Porta San Pellegrino is a gate in the outer wall of Vatican City. It is located beside Bernini's Colonnade and the small Vatican post; it is also known as Porta Viridaria. Rebuilt by Pope Alexander VI in 1492, the gate is surmounted by his papal coat of arms. The gate is little used. Originally part of the ninth-century Leonine Walls commissioned by Pope Leo IV to defend St. Peter's Basilica from Saracen raids, it once marked the principal northern entrance for pilgrims. Although its military purpose has long passed, the gate's austere ashlar masonry and heraldic reliefs still evoke its defensive and ceremonial significance.

==History==
Porta San Pellegrino originally formed one of the three principal entrances in the Leonine Walls, consecrated by Pope Leo IV on 27 June 852 to defend St. Peter's Basilica and the surrounding Borgo district from Saracen raids. The ancient Via Trionfale led directly under this gate, guiding pilgrims from the centre of the future piazza towards Monte Mario. In 1411 the antipapal John XXIII demolished the gate's original towers, leaving the medieval wall weakened. Mid-century, Pope Nicholas V extended the Vatican’s northern enclosure, and Porta San Pellegrino thereafter marked the junction between the Passetto di Borgo and the new fortifications. Pope Alexander VI undertook a full reconstruction in 1492, adding two square crenellated towers and affixing his family's arms and a Latin dedicatory inscription above the interior arch.
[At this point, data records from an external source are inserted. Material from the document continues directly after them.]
File: config.mk
export PLATFORM = sky130hd
export DESIGN_NAME = add_share_ctrl
export DESIGN_NICKNAME = d
export VERILOG_FILES = /design/src/rtl/add_share_ctrl.sv
export SDC_FILE = /design/constraint.sdc
export NUM_CORES = 1
export LEC_CHECK = 0
export ABC_AREA = 0
export CORE_UTILIZATION = 35
export DETAILED_ROUTE_END_ITERATION = 7
export PLACE_DENSITY = 0.76
export SLEW_MARGIN = 0
export SYNTH_ARGS = -nofsm -noshare
export SYNTH_HDL_FRONTEND = slang
export SYNTH_SLANG_ARGS = --single-unit
File: constraint.sdc
create_clock -name clk -period 4.2 [get_ports clk]
set_input_delay 0.84 -clock clk [delete_from_list [all_inputs] [get_ports clk]]
set_output_delay 0.84 -clock clk [all_outputs]
set_load 0.03 [all_outputs]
After Pope Pius IV's mid-16th-century enlargement of Borgo, the gate lay beyond the new defensive line and was closed in 1563; it remained sealed until Pope Leo XII reopened it in 1823 to give the Pontifical Swiss Guard direct access to their barracks.

==Architecture==
The surviving fabric of Porta San Pellegrino consists of a single semicircular stone arch flanked by low, square towers topped with machicolated parapets. The inner face bears the Borgia coat of arms—a bull and an eagle—in high relief, set beneath a weathered inscription commemorating Alexander VI's restorations. The ashlar masonry and minimal decorative carving reflect the gate's strictly military function, while the scale of its towers hints at its role as a key access point to the papal city.

==Modern use==
Today the gate stands almost hidden beneath the buildings of the Apostolic Palace and sees little pedestrian traffic. On 6 February 2015, however, the Vatican announced completion of a small welfare facility immediately adjacent to Bernini's Colonnade, providing three daily showers and a barber's chair for homeless pilgrims (closed on Wednesdays and during large events), along with hygiene kits.